Why does keeping underperformers destroy the best people on your team?
Firing employees and managing a team most often derails a company not due to a lack of knowledge, but by delaying decisions and trying to "save" people at the expense of one's own well-being. In this episode, Igor Subocz states directly: when you've already thought "I don't want to work with this person," the decision has been made — everything else is just losses.
Firing employees and managing a team often derails a company not because of a lack of knowledge, but because of delaying decisions and "saving" people at the expense of one's own life. In this episode, Igor Subocz states directly: when you already have the thought "I don't want to work with this person" in your head, the decision has been made — anything else just leads to losses.

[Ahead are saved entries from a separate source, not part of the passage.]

`src/design/ppr_pkg.sv`:
```
// Package: constants shared by both ends of the power and reset link.
// Assumes a single 10 MHz system clock on both ends.
package ppr_pkg;
	// ==========================================
	// Clock and timing
	localparam int CLK_PERIOD_NS   = 100;
	localparam int POR_PULSE_NS    = 1000;
	localparam int WARM_PULSE_NS   = 300;
	localparam int OPR_WAIT_NS     = 2000;
	localparam int POR_PULSE_CYC   = (POR_PULSE_NS + CLK_PERIOD_NS - 1) / CLK_PERIOD_NS;
	localparam int WARM_PULSE_CYC  = (WARM_PULSE_NS + CLK_PERIOD_NS - 1) / CLK_PERIOD_NS;
	localparam int OPR_WAIT_CYC    = (OPR_WAIT_NS + CLK_PERIOD_NS - 1) / CLK_PERIOD_NS;
	localparam int CFG_LOAD_CYC    = 4;
	// ==========================================
	// Device register map (over the link)
	localparam logic [1:0] ADDR_PWR_ZERO = 2'h0;
	localparam logic [1:0] ADDR_PWR_TWO  = 2'h2;
	localparam logic [7:0] PWR_RST_VAL   = 8'h00;
	localparam int BIT_SPEED_OFF  = 3;
	localparam int BIT_CLK_ARRAY  = 4;
	localparam int BIT_CLK_MCELL  = 5;
	localparam int BIT_BLK_CS0    = 2;
	localparam int BIT_BLK_CS1    = 3;
	localparam int BIT_BLK_CS2    = 4;
	localparam int BIT_BLK_PD0    = 5;
	localparam int BIT_BLK_PC7    = 6;
	localparam logic [7:0] PWR_TWO_USED = 8'h7c;
	// ==========================================
	// Host command registers
	localparam logic [2:0] HADDR_CTRL   = 3'h0;
	localparam logic [2:0] HADDR_STATUS = 3'h1;
	localparam logic [2:0] HADDR_PWR0   = 3'h2;
	localparam logic [2:0] HADDR_PWR2   = 3'h3;
	localparam int HBIT_GO_POR  = 0;
	localparam int HBIT_GO_WARM = 1;
	localparam int HBIT_PDOWN   = 2;
	localparam int HBIT_CSEL    = 3;
	localparam logic [7:0] DATA_ZERO = 8'h00;
endpackage

```
`src/design/ppr_link_if.sv`:
```
// Interface: the pins between the host and the power and reset device.
// Assumes both ends share clk_sys.
`timescale 1ns/1ps
`default_nettype none
interface ppr_link_if;
	logic       rst_n;
	logic       wr_n;
	logic       rd_n;
	logic       control_strobe_2;
	logic       cs_n;
	logic       pdown;
	logic [1:0] addr;
	logic [7:0] wdata;
	logic       busy;
	modport host (output rst_n, output wr_n, output rd_n, output control_strobe_2, output cs_n,
		output pdown, output addr, output wdata, input busy);
	modport device (input rst_n, input wr_n, input rd_n, input control_strobe_2, input cs_n,
		input pdown, input addr, input wdata, output busy);
endinterface
`default_nettype wire

```
`src/design/ppr_device.sv`:
```
// Device end: power registers, input gating, reset sequencing.
// Assumes link pins are synchronous to clk_sys; nrst models supply power-up.
`timescale 1ns/1ps
`default_nettype none
module ppr_device
	import ppr_pkg::*;
#(
	parameter int WARM_CYC = WARM_PULSE_CYC,
	parameter int POR_CYC  = POR_PULSE_CYC,
	parameter int OPR_CYC  = OPR_WAIT_CYC
) (
	input  wire logic       clk_sys,
	input  wire logic       nrst,
	ppr_link_if.device      link,
	input  wire logic [1:0] ext_addr,
	input  wire logic       pd0_in,
	input  wire logic       pc7_in,
	input  wire logic       ext_clk_in,
	input  wire logic [7:0] mcell_d,
	output logic [7:0]      pwr_zero,
	output logic [7:0]      pwr_two,
	output logic [4:0]      array_ctl,
	output logic            array_clk,
	output logic            mcell_clk,
	output logic [1:0]      array_addr,
	output logic            fast_mode,
	output logic            flash_wr_n,
	output logic            flash_rd_n,
	output logic            flash_en,
	output logic            flash_read_array,
	output logic [7:0]      mcell_q,
	output logic            port_dir_out,
	output logic            pld_valid,
	output logic            in_reset
);
	typedef enum logic [1:0] {
		ST_POWERUP = 2'b00,
		ST_HOLD    = 2'b10,
		ST_WAIT    = 2'b01,
		ST_RUN     = 2'b11
	} ppr_state_t;

	ppr_state_t  state_r;
	logic [15:0] cnt_r;
	logic        cfg_done_r;
	logic [7:0]  pwr_zero_r;
	logic [7:0]  pwr_two_r;
	logic        host_rst;
	logic        wr_ev;

	assign host_rst = !link.rst_n;
	assign wr_ev    = !link.wr_n && !link.cs_n && state_r == ST_RUN;

	// ==========================================
	// Reset sequencer
	always_ff @(posedge clk_sys) begin
		if (!nrst) begin
			state_r <= ST_POWERUP;
			cnt_r   <= 16'h0000;
		end else begin
			case (state_r)
				ST_POWERUP: begin
					// Config load runs only while the power-on pulse is held
					if (!host_rst && cfg_done_r && cnt_r >= 16'(POR_CYC)) begin
						state_r <= ST_WAIT;
						cnt_r   <= 16'h0000;
					end else if (host_rst) begin
						cnt_r <= cnt_r + 16'h0001;
					end
				end
				ST_HOLD: begin
					if (!host_rst) begin
						state_r <= ST_WAIT;
						cnt_r   <= 16'h0000;
					end
				end
				ST_WAIT: begin
					if (host_rst) begin
						state_r <= ST_HOLD;
					end else if (cnt_r >= 16'(OPR_CYC - 1)) begin
						state_r <= ST_RUN;
					end else begin
						cnt_r <= cnt_r + 16'h0001;
					end
				end
				ST_RUN: begin
					if (host_rst) begin
						state_r <= ST_HOLD;
					end
				end
				default: state_r <= ST_POWERUP;
			endcase
		end
	end

	// Configuration bits load early in the power-on pulse
	always_ff @(posedge clk_sys) begin
		if (!nrst) begin
			cfg_done_r <= 1'b0;
		end else if (state_r == ST_POWERUP && host_rst && cnt_r >= 16'(CFG_LOAD_CYC - 1)) begin
			cfg_done_r <= 1'b1;
		end
	end

	// ==========================================
	// Power registers: cleared by power-up only
	always_ff @(posedge clk_sys) begin
		if (!nrst) begin
			pwr_zero_r <= PWR_RST_VAL;
			pwr_two_r  <= PWR_RST_VAL;
		end else if (wr_ev) begin
			if (link.addr == ADDR_PWR_ZERO) begin
				pwr_zero_r <= link.wdata;
			end else if (link.addr == ADDR_PWR_TWO) begin
				pwr_two_r <= link.wdata;
			end
		end
	end

	// ==========================================
	// Input gating, registered from the stored bits and, for array_addr, the pdown pin
	always_ff @(posedge clk_sys) begin
		if (!nrst) begin
			array_ctl  <= 5'h00;
			array_clk  <= 1'b0;
			mcell_clk  <= 1'b0;
			array_addr <= 2'h0;
			fast_mode  <= 1'b1;
		end else begin
			array_ctl[0] <= !link.wr_n  && !pwr_two_r[BIT_BLK_CS0];
			array_ctl[1] <= !link.rd_n  && !pwr_two_r[BIT_BLK_CS1];
			array_ctl[2] <= link.control_strobe_2  && !pwr_two_r[BIT_BLK_CS2];
			array_ctl[3] <= pd0_in      && !pwr_two_r[BIT_BLK_PD0];
			array_ctl[4] <= pc7_in      && !pwr_two_r[BIT_BLK_PC7];
			array_clk    <= ext_clk_in  && !pwr_zero_r[BIT_CLK_ARRAY];
			mcell_clk    <= ext_clk_in  && !pwr_zero_r[BIT_CLK_MCELL];
			array_addr   <= link.pdown ? 2'h0 : ext_addr;
			fast_mode    <= !pwr_zero_r[BIT_SPEED_OFF];
		end
	end

	// ==========================================
	// Flash path: strobes bypass every blocking bit
	always_ff @(posedge clk_sys) begin
		if (!nrst) begin
			flash_wr_n       <= 1'b1;
			flash_rd_n       <= 1'b1;
			flash_en         <= 1'b0;
			flash_read_array <= 1'b1;
		end else begin
			flash_wr_n       <= link.wr_n || link.cs_n;
			flash_rd_n       <= link.rd_n || link.cs_n;
			flash_en         <= !link.cs_n;
			flash_read_array <= flash_read_array || state_r == ST_POWERUP;
		end
	end

	// ==========================================
	// Macrocells, ports and other state
	always_ff @(posedge clk_sys) begin
		if (!nrst) begin
			mcell_q <= 8'h00;
		end else if (state_r != ST_POWERUP && mcell_clk) begin
			mcell_q <= mcell_d;
		end
	end

	always_ff @(posedge clk_sys) begin
		if (!nrst) begin
			port_dir_out <= 1'b0;
		end else if (host_rst) begin
			port_dir_out <= 1'b0;
		end else if (state_r == ST_RUN && !link.pdown && !link.rd_n && !link.cs_n) begin
			// Leaving input mode only once running; power-down holds it
			port_dir_out <= 1'b1;
		end
	end

	always_ff @(posedge clk_sys) begin
		if (!nrst) begin
			pld_valid <= 1'b0;
			in_reset  <= 1'b1;
			pwr_zero  <= 8'h00;
			pwr_two   <= 8'h00;
		end else begin
			pld_valid <= cfg_done_r || state_r != ST_POWERUP;
			in_reset  <= state_r != ST_RUN;
			pwr_zero  <= pwr_zero_r;
			pwr_two   <= pwr_two_r;
		end
	end

	assign link.busy = in_reset;
endmodule
`default_nettype wire

```
`src/flat_wrapper.sv`:
```
// flat-port wrapper written by rule: the top's interface ports become plain ports
module ppr_device_flat import ppr_pkg::*;
#(
	parameter int WARM_CYC = WARM_PULSE_CYC,
	parameter int POR_CYC  = POR_PULSE_CYC,
	parameter int OPR_CYC  = OPR_WAIT_CYC
)
  (clk_sys, nrst, ext_addr, pd0_in, pc7_in, ext_clk_in, mcell_d, pwr_zero, pwr_two, array_ctl, array_clk, mcell_clk, array_addr, fast_mode, flash_wr_n, flash_rd_n, flash_en, flash_read_array, mcell_q, port_dir_out, pld_valid, in_reset, link_rst_n, link_wr_n, link_rd_n, link_control_strobe_2, link_cs_n, link_pdown, link_addr, link_wdata, link_busy);
  ppr_link_if link_i ();
  input  wire logic clk_sys;
  input  wire logic nrst;
  input  wire logic [1:0] ext_addr;
  input  wire logic pd0_in;
  input  wire logic pc7_in;
  input  wire logic ext_clk_in;
  input  wire logic [7:0] mcell_d;
  output logic [7:0] pwr_zero;
  output logic [7:0] pwr_two;
  output logic [4:0] array_ctl;
  output logic array_clk;
  output logic mcell_clk;
  output logic [1:0] array_addr;
  output logic fast_mode;
  output logic flash_wr_n;
  output logic flash_rd_n;
  output logic flash_en;
  output logic flash_read_array;
  output logic [7:0] mcell_q;
  output logic port_dir_out;
  output logic pld_valid;
  output logic in_reset;
  input wire logic [$bits(link_i.rst_n)-1:0] link_rst_n;
  input wire logic [$bits(link_i.wr_n)-1:0] link_wr_n;
  input wire logic [$bits(link_i.rd_n)-1:0] link_rd_n;
  input wire logic [$bits(link_i.control_strobe_2)-1:0] link_control_strobe_2;
  input wire logic [$bits(link_i.cs_n)-1:0] link_cs_n;
  input wire logic [$bits(link_i.pdown)-1:0] link_pdown;
  input wire logic [$bits(link_i.addr)-1:0] link_addr;
  input wire logic [$bits(link_i.wdata)-1:0] link_wdata;
  output wire logic [$bits(link_i.busy)-1:0] link_busy;
  assign link_i.rst_n = link_rst_n;
  assign link_i.wr_n = link_wr_n;
  assign link_i.rd_n = link_rd_n;
  assign link_i.control_strobe_2 = link_control_strobe_2;
  assign link_i.cs_n = link_cs_n;
  assign link_i.pdown = link_pdown;
  assign link_i.addr = link_addr;
  assign link_i.wdata = link_wdata;
  assign link_busy = link_i.busy;
  ppr_device #(.WARM_CYC(WARM_CYC), .POR_CYC(POR_CYC), .OPR_CYC(OPR_CYC)) u_core (.clk_sys(clk_sys), .nrst(nrst), .link(link_i), .ext_addr(ext_addr), .pd0_in(pd0_in), .pc7_in(pc7_in), .ext_clk_in(ext_clk_in), .mcell_d(mcell_d), .pwr_zero(pwr_zero), .pwr_two(pwr_two), .array_ctl(array_ctl), .array_clk(array_clk), .mcell_clk(mcell_clk), .array_addr(array_addr), .fast_mode(fast_mode), .flash_wr_n(flash_wr_n), .flash_rd_n(flash_rd_n), .flash_en(flash_en), .flash_read_array(flash_read_array), .mcell_q(mcell_q), .port_dir_out(port_dir_out), .pld_valid(pld_valid), .in_reset(in_reset));
endmodule
```
`config.mk`:
```
export PLATFORM = sky130hd
export DESIGN_NAME = ppr_device_flat
export DESIGN_NICKNAME = d
export VERILOG_FILES = /design/src/design/ppr_pkg.sv /design/src/design/ppr_link_if.sv /design/src/design/ppr_device.sv /design/src/flat_wrapper.sv
export SDC_FILE = /design/constraint.sdc
export NUM_CORES = 1
export LEC_CHECK = 0
export BUFFER_PORTS_ARGS = -buffer_cell sky130_fd_sc_hd__buf_4
export CELL_PAD_IN_SITES_DETAIL_PLACEMENT = 0
export CELL_PAD_IN_SITES_GLOBAL_PLACEMENT = 1
export CORE_AREA = 3 3 92 94
export CTS_CLUSTER_DIAMETER = 150
export DETAILED_ROUTE_END_ITERATION = 10
export DIE_AREA = 0 0 95 97
export PLACE_DENSITY_LB_ADDON = 0.05
export SLEW_MARGIN = 20
export SYNTH_ARGS = -nofsm -noshare
export SYNTH_HDL_FRONTEND = slang
export SYNTH_SLANG_ARGS = --single-unit
```
`constraint.sdc`:
```
create_clock -name clk_sys -period 3.1 [get_ports clk_sys]
set_clock_uncertainty 0.2 [all_clocks]
set_input_delay 0.155 -clock clk_sys [delete_from_list [all_inputs] [get_ports clk_sys]]
set_output_delay 0.155 -clock clk_sys [all_outputs]
set_load 0.01 [all_outputs]
```
==> results of run 1 <==
-- cells in the final DEF, fill, tap and decap left out, types with 8 or more instances in the layout --
cell | synthesis | routed
a21oi_1 | 19 | 19
and2_1 | 15 | 15
buf_4 | 1 | 78
clkbuf_8 | 0 | 9
dfxtp_1 | 76 | 76
dlygate4sd3_1 | 0 | 31
inv_1 | 9 | 9
mux2i_1 | 24 | 24
nand2_1 | 17 | 17
nand3_1 | 10 | 10
nor2_1 | 35 | 35
nor3_1 | 8 | 8
o31ai_1 | 8 | 8
or3_1 | 9 | 9
or4_1 | 9 | 9
-- worst max-delay path, delay by kind of cell (launching register included) --
family / cells / cell delay, ns
compound gates: 3 / 0.49
buf+inv: 2 / 0.33
fa+ha+maj: 1 / 0.32
simple gates: 2 / 0.78
flops: 1 / 0.40
-- through the flow --
step / hold slack [ns] / instance area (sq um)
floorplan: 0.02608 / 3048
global placement: 0.1406 / 3675
detailed placement: 0.1417 / 3675
CTS: 0.01194 / 4198
global route: 0.03434 / 4198
finish: 0.02877 / 4198
-- per-layer routing --
layer  track usage [%]  wire length, microns  vias to the layer above
li1                  -                     -                     1310
met5                 0                     0                        -
met3             4.977                   407                        9
met4             5.660                    98                        0
met1             20.82                  3294                     1197
met2             27.28                  3457                       60
-- state kept, by name, indices dropped and copies added, names as in the netlist, 2 cells and up --
register	cells
u_core.pwr_zero_r	8
u_core.array_addr	2
u_core.pwr_zero	8
u_core.pwr_two	8
u_core.cnt_r	16
u_core.pwr_two_r	8
u_core.state_r	2
u_core.array_ctl	5
u_core.mcell_q	8
-- power breakdown --
group,switching [mW],internal (mW)
Combinational,0.0570,0.0716
Sequential,0.00518,0.984
Clock,0.363,0.450
-- logic make-up (layout without fill, tap and decap cells) --
family,after synthesis,in the layout,share of synthesized area [%]
adder cells (fa/ha/maj),7,7,2.873
AND/OR/NAND/NOR,129,129,23.69
multiplexers,24,24,7.882
flip-flops,76,76,49.92
buffers and inverters,26,133,3.941
AO/OA/AOI/OAI,51,51,11.70
-- worst paths after layout --
path,start,depth (start not counted),end,slack [ns]
worst max-delay path,u_core.state_r[0],8,u_core.cnt_r[10],0.50
worst min register to register,u_core.pwr_zero_r[3],1,u_core.fast_mode,0.21
worst max register to register,u_core.state_r[0],8,u_core.cnt_r[10],0.50
worst min-delay path,link_rst_n,3,u_core.port_dir_out,0.03
-- cell type report --
type,count,share of cell area (%)
clock buffer,9,2.951
clock inverter,6,2.116
inverter,9,0.8048
multi-input combinational,211,33.50
sequential,76,36.24
tap,102,3.040
timing repair buffer,109,21.34
==> results.toml, run 1 <==
[die]
dieWidth_microns = 95
die_h_microns = 97
initial_utilization_pct = 39.44
core_sq_mm = 0.007727
fp.dieArea_sq_mm = 0.009215
rows = 32
io_pins = 73

[setup_path]
crit_chain = "inv_1, ha_1, and3b_1, a2111oi_4, a21oi_2, buf_4, or4_1, a21oi_1"
critPathRequiredTime_ns = 3.17
worst_ep_arrival_time_ns = 2.66
start_kind = "flip-flop"
critPathCaptureType = "flip-flop"
criticalPathCategory = "flip-flop to flip-flop"
critPathMaxFanout = 32
slowest_stage = "or4_1"
crit_path_max_incr_delay_ns = 0.52

[logic_synthesis]
ys_warn_count = 0
synth_common_cells = "76 x dfxtp_1, 35 x nor2_1, 24 x mux2i_1"
ys_top_cells_by_area = "dfxtp_1 50%, mux2i_1 7.9%, nor2_1 4.3%"
synth-edff-count = 0
synth_top_area_share_pct = 49.92
synth.lib_cells_used.distinct = 47
syn_area_sq_mm = 0.003048
syn-num-nets = 351
synth_most_common_cell = "dfxtp_1"
yosys_most_used_dff = "dfxtp_1"
avgSynthCellArea_sq_um = 9.738
ys_seq_area_share_pct = 49.92
yosys.area.top_type = "dfxtp_1"
ys_ff_latch = 76
synth-async-reset-ratio_pct = 0
netlist_instances = 313

[clock_network]
cts_made_buffers = 9
post_cts_buffers = 0
cts_resized = 0
clkSlewWorstSetupHoldPaths_ns = 0.08
root_buffer = "clkbuf_8"
hold_buffers = 31
htreeDepth = 3
tritoncts = "built"
clkSinkCount = 76
clockBufferDepth = 2
clk_latency_ns = 0.34

[global_route]
grt_start_max_net_pins = 33
grt_antenna_before_repair = 0
grt_use_total_pct = 16.72
grt-ovfl-total = 0
grt_pass1_wl_mm = 12.23
grt_pass1_vias = 2624

[route]
dr.pass1.iters = 4
drc = 0
routed_wl_mm = 7.258
drtIter0Drc = 95
vias = 2576
vias_per_cell = 4.935
ant_nets = 0
wl_per_cell_microns = 13.90

[layout]
multi_input_area_sq_mm = 0.001406
area_delta_synth_final_pct = 37.73
drive_above_1_share_pct = 24.05
final_nets = 454
register_area_sq_mm = 0.001521
n_antenna_cell = 0
stdcell_count = 522
utilization_pct = 54.32
n_fill_cell = 733

[timing]
post-route-period-util_pct = 83.72
clock.fmax_ghz = 0.3853
slew_viol_final = 0
setup_slack_ns = 0.5048
finalSetupTns_ns = 0
fin_crit_ns = 2.595
slew_headroom_pct = 41.90
rsz0062_at_grt = "no"
tightest_slew_ns = 0.8705
hold_viol_final = 0
finalSetupViolations = 0

[job]
drv_cap = 0

[placement]
dpl_worst_slack_ns = 0.5251
hpwl_mm = 4.929
place.gp.congestion = 0.7208
numPortBuffers = 72
dp.cells = 476

[status]
outcome = "completed"

[hold_path]
min_path_type = "primary input to flip-flop"

[pwr]
p_leak_nw = 1.715
power_density_mw_per_mm2 = 460.1
ir_worst_vdd_mv = 0.2200
power_mw = 1.932
No activity file was read; power rests on OpenSTA's default activity.
==> inputs of run 2 (changes only) <==
==> constraint.sdc (replaced) <==
create_clock -name clk_sys -period 2.55 [get_ports clk_sys]
set_clock_uncertainty 0.2 [all_clocks]
set_input_delay 0.1275 -clock clk_sys [delete_from_list [all_inputs] [get_ports clk_sys]]
set_output_delay 0.1275 -clock clk_sys [all_outputs]
set_load 0.01 [all_outputs]
==> results.toml, run 2 (synthesized netlist as in run 1, its figures left out) <==
[layout]
area_delta_synth_final_pct = 41.05
final_nets = 463
n_fill_cell = 713
final_common_cell = "buf_4"
top_register = "u_core.cnt_r"
largest_register_ffs = 16
drive_above_1_share_pct = 25.58
n_antenna_cell = 0
fin_area_sq_mm = 0.004299
layout_common_cells = "85 x buf_4, 76 x dfxtp_1, 35 x nor2_1"

[route]
wl_per_cell_microns = 13.63
met2_length_mm = 3.419
vias_per_cell = 4.972
routed_wl_mm = 7.251
drc = 0
dr.pass1.iters = 4
wl_met1_mm = 3.308
ant_nets = 0
drtIter0Drc = 89
wl_met3_microns = 415
highest_layer = "met4"
vias = 2645

[setup_path]
slowest_stage = "or4_1"
worst-path-buf-inv = 2
start_kind = "flip-flop"
criticalPathCategory = "flip-flop to flip-flop"
critPathMaxFanout = 32
rr_endpoint = "u_core.cnt_r[12]"
worst_ep_arrival_time_ns = 2.45
rrSetupSlack_ns = 0.17
crit_path_max_incr_delay_ns = 0.50
crit_chain = "inv_1, ha_1, and3b_1, a2111oi_4, a21oi_2, buf_12, or4_1, a21oi_1"
r2r-start = "u_core.state_r[0]"
critPathCaptureType = "flip-flop"
crit_family = "simple AND/OR/NAND/NOR gates"
critPathRequiredTime_ns = 2.62
ff2ff_path_depth = 8

[die]
fp.dieArea_sq_mm = 0.009215
die_h_microns = 97
io_pins = 73
core_sq_mm = 0.007727
dieWidth_microns = 95
rows = 32
initial_utilization_pct = 39.44

[timing]
hold_viol_final = 0
slew_viol_final = 0
finalSetupTns_ns = 0
finalSetupViolations = 0
fin_crit_ns = 2.376
post-route-period-util_pct = 93.18
rsz0062_at_grt = "no"
clock.fmax_ghz = 0.4208
fin_hold_ws_ns = 0.1392
tightest_slew_ns = 0.5894
setup_slack_ns = 0.1738
slew_headroom_pct = 60.66

[clock_network]
post_cts_buffers = 0
clk_latency_ns = 0.34
cts_resized = 0
root_buffer = "clkbuf_8"
cts_made_buffers = 9
tritoncts = "built"
htreeDepth = 3
clkSinkCount = 76
clkSlewWorstSetupHoldPaths_ns = 0.08
clockBufferDepth = 2
hold_buffers = 32

[pwr]
p_leak_nw = 1.776
p_int_mw = 1.878
combPwrFrac_pct = 6.9
power_density_mw_per_mm2 = 562.2
p_sw_uw = 539.3
ir_worst_vdd_mv = 0.2876
power_mw = 2.417
switching_share_pct = 22.31
pwr-share-seq_pct = 49.7
power_frac_clock_pct = 43.4

[hold_path]
min_path_type = "primary input to flip-flop"
hold_depth = 5
whs_endpoint = "u_core.pwr_zero_r[7]"
hp-start = "link_addr[1]"

[global_route]
grt-ovfl-total = 0
grt_pass1_vias = 2593
grt_antenna_before_repair = 0
grt_use_total_pct = 16.62
grt_start_max_net_pins = 33
grt_pass1_wl_mm = 12.24

[placement]
dpl_worst_slack_ns = 0.1984
numPortBuffers = 72
place.gp.congestion = 0.7766
hpwl_mm = 5.045
placed_area_sq_mm = 0.003747

[job]
drv_cap = 0

[status]
outcome = "completed"
-- run 2: cell types whose count changed in the layout (fill, tap and decap cells not counted) --
| cell | delta |
|---|---|
| clkinvlp_4 | -1 |
| clkinv_4 | +1 |
| inv_6 | +1 |
| clkinv_2 | -1 |
| clkbuf_8 | +1 |
| buf_12 | +1 |
| dlygate4sd3_1 | +1 |
| buf_4 | +7 |
-- run 2: worst max path at each step --
stage	depth (start not counted)	from	end
final	8	u_core.state_r[0]	u_core.cnt_r[12]
after global placement	8	u_core.state_r[0]	u_core.cnt_r[15]
after detailed placement	8	u_core.state_r[0]	u_core.cnt_r[8]
after floorplan	9	u_core.state_r[0]	u_core.cnt_r[12]
after global routing	8	u_core.state_r[0]	u_core.cnt_r[15]
after CTS	8	u_core.state_r[0]	u_core.cnt_r[12]
-- run 2: per-layer routing --
| metal | vias up | GRT usage [%] |
|---|---|---|
| met5 | - | 0 |
| met3 | 10 | 4.743 |
| li1 | 1344 | - |
| met1 | 1228 | 20.94 |
| met4 | 0 | 5.882 |
| met2 | 63 | 26.84 |
-- run 2: cell type report --
class	count	area (sq um)	area share, %
Tap cell	102	127.6	2.969
Clock buffer	10	137.6	3.201
Timing Repair Buffer	118	978.4	22.76
Multi-Input combinational cell	211	1406	32.71
Sequential cell	76	1521	35.39
Inverter	9	33.78	0.7858
Clock inverter	6	93.84	2.183
-- run 2: power groups by stage --
| stage | Combinational (mW) | Sequential [mW] | Clock [mW] |
|---|---|---|---|
| 6_report | 0.167 | 1.20 | 1.05 |
| 5_1_grt | 0.183 | 1.20 | 1.12 |
| 4_1_cts | 0.168 | 1.20 | 1.08 |
| 3_5_place_dp | 0.128 | 1.23 | 0 |
| 3_3_place_gp | 0.127 | 1.23 | 0 |
| 2_1_floorplan | 0.0449 | 1.23 | 0 |
-- run 2: stage by stage --
stage / cells / utilization, %
floorplan: 313 / -
global placement: 484 / 48.49
detailed placement: 484 / 48.49
CTS: 532 / 55.63
global route: 532 / 55.63
finish: 532 / 55.63
-- run 2: tightest hold or removal path: cells and delay by family --
| family | cells | cell delay, ns |
|---|---|---|
| mux | 1 | 0.13 |
| simple gates | 2 | 0.11 |
| buf+inv | 2 | 0.28 |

WHAT YOU'LL LEARN IN THIS EPISODE
- How to recognize the moment when delaying a dismissal harms everyone (including the person being dismissed)
- Why boundless empathy turns a company into a parent-child relationship and erodes efficiency
- How to build an adult-to-adult culture: "problem + proposed solution," not "something broke"
- Why Igor stopped focusing on working hours and now focuses on outcomes, not "120 hours"
- How to recruit for mindset and why skills are secondary (an A-player can be a junior)
- How remote work helps cut off "non-projects" and distractions (and when it's a personal decision)
- What "excavator vs. shovel" means in AI/NoCode and how not to scale a bad process
- Why in 2026 distribution wins, not just the product (and why relationships are your primary distribution channel)
This is a conversation about how to run a service company without romanticizing the "grind." Igor demonstrates that in a team, responsibility, transparency, and autonomy are crucial — especially in a remote model. He presents specific mechanisms: "fire fast, hire slow," the litmus test "would I hire this person again," and the communication rule: come to your boss not just with a problem, but with solution options and a deadline.
There's also a significant point about building a community (NoCode Poland) as a real distribution channel: a casual format, approachable interactions, practitioners engaging directly — without the usual conference theatrics.
Igor Subocz — founder of zu.agency and co-founder of NoCode Poland. He builds companies and communities based on relationships, responsibility, and delivering results, not on "showing off the office" and overworking.